I have a repo that contains a very small, static website and uses review apps for its merge requests. The relevant bits of the CI config look like this:
stages:
- build
- test
- deploy
build:
stage: build
script:
- # Generate static site...
artifacts:
paths:
- site
environment:
name: review/$CI_COMMIT_REF_NAME
url: "https://$CI_PROJECT_NAMESPACE.gitlab.io/-/$CI_PROJECT_NAME/-/jobs/$CI_JOB_ID/artifacts/public/index.html"
action: prepare
test:
script:
# Do something with the artifact
# created in the build stage
deploy:review:
stage: deploy
script:
- mv site public
environment:
name: review/$CI_COMMIT_REF_NAME
url: "https://$CI_PROJECT_NAMESPACE.gitlab.io/-/$CI_PROJECT_NAME/-/jobs/$CI_JOB_ID/artifacts/public/index.html"
auto_stop_in: ...
The value of environment.url
is needed in the build
stage, so that the site generator can set the canonical URL of the site.

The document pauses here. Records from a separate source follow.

This design comes from an exercise in tuning for small area, a short achievable clock period and few clock cycles per item on the open sky130 flow, not from production work. Only simulation tests tie the RTL to the original design; equivalence was not proved. Power and IR drop assume default switching activity.

<file path="flow/run.sh">
#!/bin/bash
# synth_recipe.tcl (not shown) runs the flow's synth.tcl, then flattens the netlist and writes it again
# the make line also repeats each setting of config.mk as NAME=value (left out here)
make -C /OpenROAD-flow-scripts/flow DESIGN_CONFIG=/design/flow/config.mk WORK_HOME=/design/flow/orfs CLKGATE_MAP_FILE= SYNTH_SCRIPT=/design/flow/synth_recipe.tcl finish
</file>
<file path="flow/config.mk">
export PLATFORM = sky130hd
export DESIGN_NAME = fe_inv
export DESIGN_NICKNAME = fe_inv
export VERILOG_FILES = /design/flow/design.v
export SDC_FILE = /design/flow/constraint.sdc
export NUM_CORES = 4
export LEC_CHECK = 0
export CAP_MARGIN = 20
export CORE_MARGIN = 2
export CORE_UTILIZATION = 45
export SETUP_SLACK_MARGIN = 3
export SLEW_MARGIN = 20
</file>
<file path="flow/constraint.sdc">
create_clock -name core_clock -period 9.0 [get_ports {clk}]
set_input_delay 1.8000 -clock core_clock [delete_from_list [all_inputs] [get_ports {clk}]]
set_output_delay 1.8000 -clock core_clock [all_outputs]
set_load 0.01 [all_outputs]
</file>
<file path="flow/design.v">
module fe_inv (
    input  wire         clk,
    input  wire         rst,
    input  wire         start,
    input  wire [259:0] a,
    output wire         ready,
    output wire         done,
    output wire [1:0]   fault,
    output wire [259:0] result
);
    localparam [259:0] L    = 260'h1000000000000000000000000000000014def9dea2f79cd65812631a5cf5d3ed;
    localparam [252:0] LL   = L[252:0];
    localparam [253:0] NEGL = 254'h2fffffffffffffffffffffffffffffffeb2106215d086329a7ed9ce5a30a2c13;
    reg         a_busy;
    reg  [1:0]  a_fault;
    reg  [253:0] nu;      
    reg  [252:0] v;
    reg  [252:0] r, s;    
    reg  [8:0]  k;
    reg         b_busy;
    reg  [1:0]  b_fault;
    reg  [253:0] x;       
    reg  [8:0]  kb;
    reg         kb_zero;  
    wire b_done = b_busy & kb_zero;
    wire b_free = ~b_busy | b_done;
    wire gcd_end = (&nu) & (v == 253'd1);
    wire a_fin   = a_busy & ((a_fault != 2'd0) | gcd_end);
    wire hand    = a_fin & b_free;
    assign ready  = ~a_busy | hand;
    assign done   = b_done;
    assign fault  = b_fault;
    assign result = {7'd0, x[252:0]};
    wire accept = start & ready;
    wire [1:0] a_fcode = (a >= L) ? 2'd2 : (a == 260'd0) ? 2'd1 : 2'd0;
    wire u_even = ~nu[0];
    wire v_even = ~v[0];
    wire [253:0] d = {1'b0, v} + nu;
    wire [253:0] src = u_even ? nu : v_even ? {1'b0, v} : d;
    wire         neg = u_even | (~v_even & d[253]);    
    wire [1:0]   jm = src[1] ? 2'd0 : src[2] ? 2'd1 : src[3] ? 2'd2 : 2'd3;
    wire [256:0] dy = {{4{src[253]}}, src[253:1]} >> jm;
    wire [253:0] ds = dy[253:0];
    wire [252:0] rs = r + s;
    wire [252:0] r_sh = {r[251:0], 1'b0} << jm;
    wire [252:0] s_sh = {s[251:0], 1'b0} << jm;
    wire [1:0] q = 2'd0 - x[1:0];
    reg  [255:0] qL;
    always @(*) begin
        case (q)
            2'd0: qL = 256'h0;
            2'd1: qL = 256'h1000000000000000000000000000000014def9dea2f79cd65812631a5cf5d3ed;
            2'd2: qL = 256'h2000000000000000000000000000000029bdf3bd45ef39acb024c634b9eba7da;
            default: qL = 256'h300000000000000000000000000000003e9ced9be8e6d6830837294f16e17bc7;
        endcase
    end
    wire [255:0] xs = {2'd0, x} + qL;
    wire [253:0] xh = xs[255:2];
    wire [8:0]   kb_n = kb - 9'd2;
    wire step = a_busy & ~a_fin;
    always @(posedge clk) begin
        if (rst) begin
            a_busy <= 1'b0;
            b_busy <= 1'b0;
        end else begin
            if (accept)
                a_busy <= 1'b1;
            else if (hand)
                a_busy <= 1'b0;
            if (hand)
                b_busy <= 1'b1;
            else if (b_done)
                b_busy <= 1'b0;
        end
    end
    always @(posedge clk) begin
        if (accept) begin
            a_fault <= a_fcode;
            nu      <= NEGL;
            v       <= a[252:0];
            s       <= 253'd1;
            k       <= 9'd0;
        end else if (step) begin
            k <= k + {7'd0, jm} + 9'd1;
            if (neg) begin
                nu <= ds;
                s  <= s_sh;
            end else begin
                v  <= ds[252:0];
                s  <= v_even ? s : rs;
            end
        end
        r <= accept ? 253'd0 : neg ? (u_even ? r : rs) : r_sh;
    end
    always @(posedge clk) begin
        x <= hand ? (k[0] ? {s, 1'b0} : {1'b0, s}) : xh;
        if (hand) begin
            b_fault <= a_fault;
            kb      <= (a_fault != 2'd0) ? 9'd0 : k + {8'd0, k[0]};
            kb_zero <= (a_fault != 2'd0) | (k == 9'd0);
        end else if (b_busy & ~b_done) begin
            kb      <= kb_n;
            kb_zero <= (kb_n == 9'd0);
        end
    end
endmodule
</file>
==> impl_results.html, run 1 <==
<table>
<tr><th>Metric</th><th>Value</th></tr>
<tr><th colspan="2">Setup path</th></tr>
<tr><td>Critical Path Sink Type</td><td>output port</td></tr>
<tr><td>Worst setup path endpoint</td><td>ready</td></tr>
<tr><td>Reg-to-Reg Start</td><td>v[117]</td></tr>
<tr><td>Startpoint types</td><td>flop</td></tr>
<tr><td>Slowest CP cell</td><td>sky130_fd_sc_hd__nor4_4</td></tr>
<tr><td>Cells along the critical path</td><td>nor4_2, nand4_1, nor4_4, nand4_1, o21a_2, o21ai_1, buf_4, clkdlybuf4s15_2</td></tr>
<tr><td>Path type of the worst setup path</td><td>reg -&gt; out</td></tr>
<tr><td>Critical Path Most Common Cell</td><td>sky130_fd_sc_hd__nand4_1</td></tr>
<tr><td>Crit path max fanout</td><td>4</td></tr>
<tr><td>R2R Setup Slk</td><td>2.99 ns</td></tr>
<tr><td>Worst setup path start</td><td>v[222]</td></tr>
<tr><td>Req. time, crit path</td><td>7.20 ns</td></tr>
<tr><td>R2R depth</td><td>18</td></tr>
<tr><td>Delay contributed by the slowest stage of the critical path</td><td>just under 0.8 ns</td></tr>
<tr><td>Cell depth of the worst setup path</td><td>8</td></tr>
<tr><td>Capture instance of the worst register-to-register path</td><td>v[222]</td></tr>
<tr><td>Buffers and inverters on the worst path</td><td>2</td></tr>
<tr><td>Kind of cell adding the most delay to the critical path</td><td>simple AND/OR/NAND/NOR gates</td></tr>
<tr><td>WP data arrival</td><td>4.29 ns</td></tr>
<tr><th colspan="2">Synthesis</th></tr>
<tr><td>Flip-flop and latch count after synthesis</td><td>1291</td></tr>
<tr><td>Count of warnings emitted by yosys</td><td>1</td></tr>
<tr><td>Proportion of register bits with asynchronous set or reset after synthesis</td><td>0%</td></tr>
<tr><td>Leading cell types by total area after synthesis</td><td>sky130_fd_sc_hd__dfxtp_1 16%, sky130_fd_sc_hd__nand2_1 9.4%, sky130_fd_sc_hd__a21oi_1 8.2%</td></tr>
<tr><td>Main combinational cell family by area after synthesis</td><td>simple AND/OR/NAND/NOR gates</td></tr>
<tr><td>Synth Area per Inst</td><td>6.80 um2</td></tr>
<tr><td>Most instantiated flip-flop cell in the synthesis netlist</td><td>sky130_fd_sc_hd__dfxtp_1</td></tr>
<tr><td>Synthesized-area fraction occupied by and/or/nand/nor cells</td><td>27.9%</td></tr>
<tr><td>Area fraction in compound gates after synthesis</td><td>26.9%</td></tr>
<tr><td>Post-synthesis mux area share</td><td>between 4 and 5%</td></tr>
<tr><td>Post-synth cell types</td><td>between 100 and 150</td></tr>
<tr><td>XOR/XNOR Fraction of Synth Area</td><td>around 5.2%</td></tr>
<tr><td>Sequential area share after synthesis</td><td>22.7%</td></tr>
<tr><td>Adder-Cell Fraction of Synth Area</td><td>6.34%</td></tr>
<tr><td>Synth Instances</td><td>roughly 19000</td></tr>
<tr><td>Number of enable flip-flop cells after synthesis</td><td>~270</td></tr>
<tr><td>Combined area of all synthesized cells</td><td>around 130000 um2</td></tr>
<tr><td>Share of the synthesized area in the top cell type</td><td>16.3%</td></tr>
<tr><td>Biggest area consumer among synthesized cells</td><td>sky130_fd_sc_hd__dfxtp_1</td></tr>
<tr><th colspan="2">Global routing</th></tr>
<tr><td>Number of global-route vias before repair</td><td>132000</td></tr>
<tr><td>Wire length of the first global-routing pass</td><td>893 mm</td></tr>
<tr><td>Initial antenna violation count</td><td>35</td></tr>
<tr><td>Total routing resource utilization after global routing</td><td>40.9%</td></tr>
<tr><td>Total grt overflow</td><td>0</td></tr>
<tr><td>Maximum number of pins on one net before global-route repair</td><td>about 200</td></tr>
<tr><th colspan="2">Final layout</th></tr>
<tr><td>Core utilization of the finished layout</td><td>49.7%</td></tr>
<tr><td>Area Overhead vs Synth</td><td>10.1%</td></tr>
<tr><td>Post-layout net count</td><td>18800</td></tr>
<tr><td>Proportion of layout cells with a drive suffix above 1</td><td>4.85%</td></tr>
<tr><td>Fillcell total</td><td>28800</td></tr>
<tr><td>Non-filler cells, final</td><td>21800</td></tr>
<tr><td>Final standard cell area without fillers</td><td>approximately 140000 um2</td></tr>
<tr><th colspan="2">STA</th></tr>
<tr><td>Worst-case setup margin in the final layout</td><td>2.91 ns</td></tr>
<tr><td>Achievable Freq</td><td>~160 MHz</td></tr>
<tr><td>Setup violations, final</td><td>0</td></tr>
<tr><td>Final period demand of the worst path</td><td>6.09 ns</td></tr>
<tr><td>Hold_ws</td><td>0.494 ns</td></tr>
<tr><td>Period Utilization, post-route</td><td>67.6%</td></tr>
<tr><td>Final number of hold-violating endpoints</td><td>0</td></tr>
<tr><td>Sum Neg Setup Slack</td><td>0 ns</td></tr>
<tr><td>Remaining max-slew budget at the tightest pin</td><td>7.97%</td></tr>
<tr><td>RSZ-0062 raised after global routing</td><td>yes</td></tr>
<tr><td>Worst-Margin Slew</td><td>1.38 ns</td></tr>
<tr><td>Worst clock skew on the final layout</td><td>0.0687 ns</td></tr>
<tr><td>Pins over their slew limit</td><td>0</td></tr>
<tr><th colspan="2">Floorplan</th></tr>
<tr><td>Core Box Area</td><td>279000 um2</td></tr>
<tr><td>Num ports</td><td>527</td></tr>
<tr><td>Initial standard-cell utilization of the core</td><td>45.1%</td></tr>
<tr><td>Die Width</td><td>533 um</td></tr>
<tr><td>Vertical die dimension</td><td>533 um</td></tr>
<tr><td>Die Outline Area</td><td>284000 um2</td></tr>
<tr><td>Number of core rows</td><td>a little under 200</td></tr>
<tr><th colspan="2">Status</th></tr>
<tr><td>Status</td><td>finished clean</td></tr>
<tr><th colspan="2">Routing</th></tr>
<tr><td>Antenna viol nets, final</td><td>0</td></tr>
<tr><td>Met3 wire len</td><td>59.7 mm</td></tr>
<tr><td>Remaining routing DRC violations</td><td>0</td></tr>
<tr><td>Wire length after detailed routing</td><td>just over 600 mm</td></tr>
<tr><td>Length of routed met2 wiring</td><td>about 260 mm</td></tr>
<tr><td>Vias per std cell</td><td>6.59</td></tr>
<tr><td>Drt first pass iters</td><td>7</td></tr>
<tr><td>WL per Instance</td><td>around 28 um</td></tr>
<tr><td>Vias</td><td>144000</td></tr>
<tr><td>Top routing layer in use</td><td>met5</td></tr>
<tr><td>Met1 wire length</td><td>260 mm</td></tr>
<tr><td>Violation count after the first detailed-routing iteration</td><td>16900</td></tr>
<tr><th colspan="2">Run</th></tr>
<tr><td>Count of maximum capacitance violations</td><td>0</td></tr>
<tr><th colspan="2">Clock network</th></tr>
<tr><td>Skew-Pair Late Insertion Delay</td><td>0.91 ns</td></tr>
<tr><td>Total clock buffers created by CTS</td><td>170</td></tr>
<tr><td>Number of buffers on the longest clock path</td><td>4</td></tr>
<tr><td>Root buffer cell</td><td>sky130_fd_sc_hd__clkbuf_16</td></tr>
<tr><td>Hold buffers post-CTS</td><td>0</td></tr>
<tr><td>Clock Pin Slew Worst Setup and Hold Paths</td><td>roughly 0.06 ns</td></tr>
<tr><td>CTS tree</td><td>yes</td></tr>
<tr><td>Number of H-tree branching levels</td><td>4</td></tr>
<tr><td>CTS sink count</td><td>roughly 1300</td></tr>
<tr><th colspan="2">Min path</th></tr>
<tr><td>Hold_sp</td><td>nu[15]</td></tr>
<tr><td>Hold Path Class</td><td>reg -&gt; reg</td></tr>
<tr><th colspan="2">Pwr</th></tr>
<tr><td>Final Total Pwr</td><td>35.2 mW</td></tr>
<tr><td>Leakage Power</td><td>roughly 53 nW</td></tr>
<tr><td>Worst voltage drop across the vdd grid</td><td>between 300 and 400 uV</td></tr>
<tr><td>Pwr Density</td><td>around 250 nW/um2</td></tr>
<tr><th colspan="2">Placement</th></tr>
<tr><td>Post-place instance area</td><td>131000 um2</td></tr>
<tr><td>Placed wire-length estimate</td><td>471 mm</td></tr>
<tr><td>Number of cells in the design after placement</td><td>21400</td></tr>
<tr><td>Final weighted congestion of routability-driven global placement</td><td>1.05</td></tr>
<tr><td>Dpl ws</td><td>1.33 ns</td></tr>
<tr><td>Buffers on Ports</td><td>519</td></tr>
</table>
[metal layers]
| metal | vias up | global-route usage [%] |
|---|---|---|
| met5 | - | 0 |
| met4 | 18 | 18.5 |
| met3 | 1310 | 8.00 |
| met2 | 7498 | 62.3 |
| met1 | 68800 | 55.7 |
| li1 | 66100 | - |
[cell usage in the layout, fill, tap and decap left out, types with 52 or more instances in the layout]
master                            synthesis  final
sky130_fd_sc_hd__nand2_1               3165   3152
sky130_fd_sc_hd__a21oi_1               2065   2049
sky130_fd_sc_hd__nor2_1                1826   1810
sky130_fd_sc_hd__o21ai_0               1513   1496
sky130_fd_sc_hd__nand3_1               1277   1277
sky130_fd_sc_hd__dfxtp_1               1025   1008
sky130_fd_sc_hd__ha_1                   633    629
sky130_fd_sc_hd__mux2i_1                571    571
sky130_fd_sc_hd__clkdlybuf4s50_1          0    518
sky130_fd_sc_hd__nand4_1                490    490
sky130_fd_sc_hd__xnor2_1                438    436
sky130_fd_sc_hd__a21o_1                 311    309
sky130_fd_sc_hd__xor2_1                 305    304
sky130_fd_sc_hd__a311oi_1               299    296
sky130_fd_sc_hd__nor3_1                 280    267
sky130_fd_sc_hd__edfxtp_1               266    266
sky130_fd_sc_hd__inv_1                  224    220
sky130_fd_sc_hd__a31oi_1                222    214
sky130_fd_sc_hd__nor4_1                 256    209
sky130_fd_sc_hd__o21bai_1               203    201
sky130_fd_sc_hd__clkbuf_16                0    177
sky130_fd_sc_hd__a211oi_1               178    174
sky130_fd_sc_hd__buf_4                  260    173
sky130_fd_sc_hd__o211ai_1               133    133
sky130_fd_sc_hd__and3_1                 108    106
sky130_fd_sc_hd__o21a_1                 105    103
sky130_fd_sc_hd__and2_1                  88     85
sky130_fd_sc_hd__nor2b_1                 75     71
sky130_fd_sc_hd__or3_1                   64     64
sky130_fd_sc_hd__o31ai_1                 69     62
sky130_fd_sc_hd__a221oi_1                63     55
sky130_fd_sc_hd__or2_2                   52     52
[area by class of cell]
| cell class | instances | area, um2 | area share, % |
|---|---|---|---|
| diodes | 23 | 57.6 | 0.0415 |
| clock buffers | 239 | 4940 | 3.57 |
| clock inverters | 66 | 766 | 0.553 |
| inverters | 229 | 901 | 0.650 |
| multi-input cells | 15500 | 91100 | 65.7 |
| flip-flops and latches | 1291 | 28500 | 20.6 |
| well taps | 3724 | 4660 | 3.36 |
| repair buffers | 749 | 7630 | 5.51 |
[power breakdown]
group / switching, mW / internal (mW) / leakage, nW
clock: 3.00 / 4.21 / 2.80
combinational: 12.7 / 7.16 / 39.1
sequential: 1.21 / 6.93 / 11.0
[kinds of logic after synthesis]
family	Yosys count
simple gates	7867
flops	1291
fa+ha+maj	636
compound gates	5618
xor+xnor	743
other cells	1
mux	605
buf+inv	1756
[sequential cells by signal (all words and copies together), names as in the netlist]
name,flops
s,253
kb,8
a_busy,1
v,253
b_busy,1
k,9
x,254
a_fault,2
nu,254
r,253
kb_zero,1
b_fault,2
[worst register-to-register path, delay by kind of cell, from the launching register on]
| family | cells | cell delay, ns |
|---|---|---|
| DFF | 1 | 0.50 |
| adders and majority gates | 1 | 0.46 |
| AOI/OAI and AO/OA | 13 | 3.77 |
| xor gates and xnor gates | 1 | 0.31 |
| and+or+nand+nor | 3 | 0.70 |
[cells in the mapped netlist, types with 224 or more instances]
master / count
sky130_fd_sc_hd__a21oi_1: 2065
sky130_fd_sc_hd__nor4_1: 256
sky130_fd_sc_hd__ha_1: 633
sky130_fd_sc_hd__clkbuf_1: 1028
sky130_fd_sc_hd__buf_4: 260
sky130_fd_sc_hd__nand3_1: 1277
sky130_fd_sc_hd__a311oi_1: 299
sky130_fd_sc_hd__a21o_1: 311
sky130_fd_sc_hd__nand4_1: 490
sky130_fd_sc_hd__inv_1: 224
sky130_fd_sc_hd__nor3_1: 280
sky130_fd_sc_hd__nand2_1: 3165
sky130_fd_sc_hd__mux2i_1: 571
sky130_fd_sc_hd__nor2_1: 1826
sky130_fd_sc_hd__xor2_1: 305
sky130_fd_sc_hd__o21ai_0: 1513
sky130_fd_sc_hd__dfxtp_1: 1025
sky130_fd_sc_hd__xnor2_1: 438
sky130_fd_sc_hd__edfxtp_1: 266
[worst min-delay path by stage]
stage	end	cells past startpoint
detailed placement	nu[22]	2
CTS	nu[52]	2
finish	nu[15]	2
global route	nu[26]	2
global placement	nu[22]	2
floorplan	b_fault[1]	0
[what timing repair did]
| item | CTS | global route |
|---|---|---|
| setup endpoints to repair | 1233 | 844 |
| endpoints found under the hold margin | 0 | 0 |
| buffers inserted | 13 | 25 |
| pin swaps | 16 | 36 |
| resized for setup | 139 | 122 |
| cloned | 7 | 2 |
Testbench counts, summed over its fixed seeds: cycles 62,574, items 320.
==> run 2, diff against run 1 <==
--- a/flow/config.mk
+++ b/flow/config.mk
@@ -9,4 +9,4 @@
 export CORE_MARGIN = 2
-export CORE_UTILIZATION = 45
-export SETUP_SLACK_MARGIN = 3
+export CORE_UTILIZATION = 40
+export SETUP_SLACK_MARGIN = 2.75
 export SLEW_MARGIN = 20
==> run 2 against run 1 <==
- global-route usage down 5.4 points
- core utilization down 5.5 points
- first-iteration DRC count up 1.6%
- design area down 0.32%
- sequential share of layout area about the same
- critical endpoint unchanged
- wire length down 2.4%
- sequential cell count unchanged
- maximum frequency down 2.6%
- area after synthesis unchanged
- synthesized cell count unchanged
- largest cell class unchanged
- largest power group unchanged
- clock-buffer cell count down 1
- still clean on timing, DRC and antenna
- hold slack worse by 0.039 ns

However, when the site is deployed in deploy:review
the URL will have changed, because $CI_JOB_ID
will be different.
In the past I’ve worked around this by removing the environment
config from the build
stage, and then just rebuilding the site in deploy:review
. In that configuration, the results of build
are used in test
and then thrown away.
This doesn’t feel right, because it breaks the DevOps rule of building only once for CI/CD, but the $CI_JOB_ID
in deploy:review
cannot be predicted (I assume?), and and URL of the job artifacts cannot be changed without hosting the artifacts outside of GitLab SASS.
Is there a neat solution to this that I haven’t figured out, or do other people just build twice?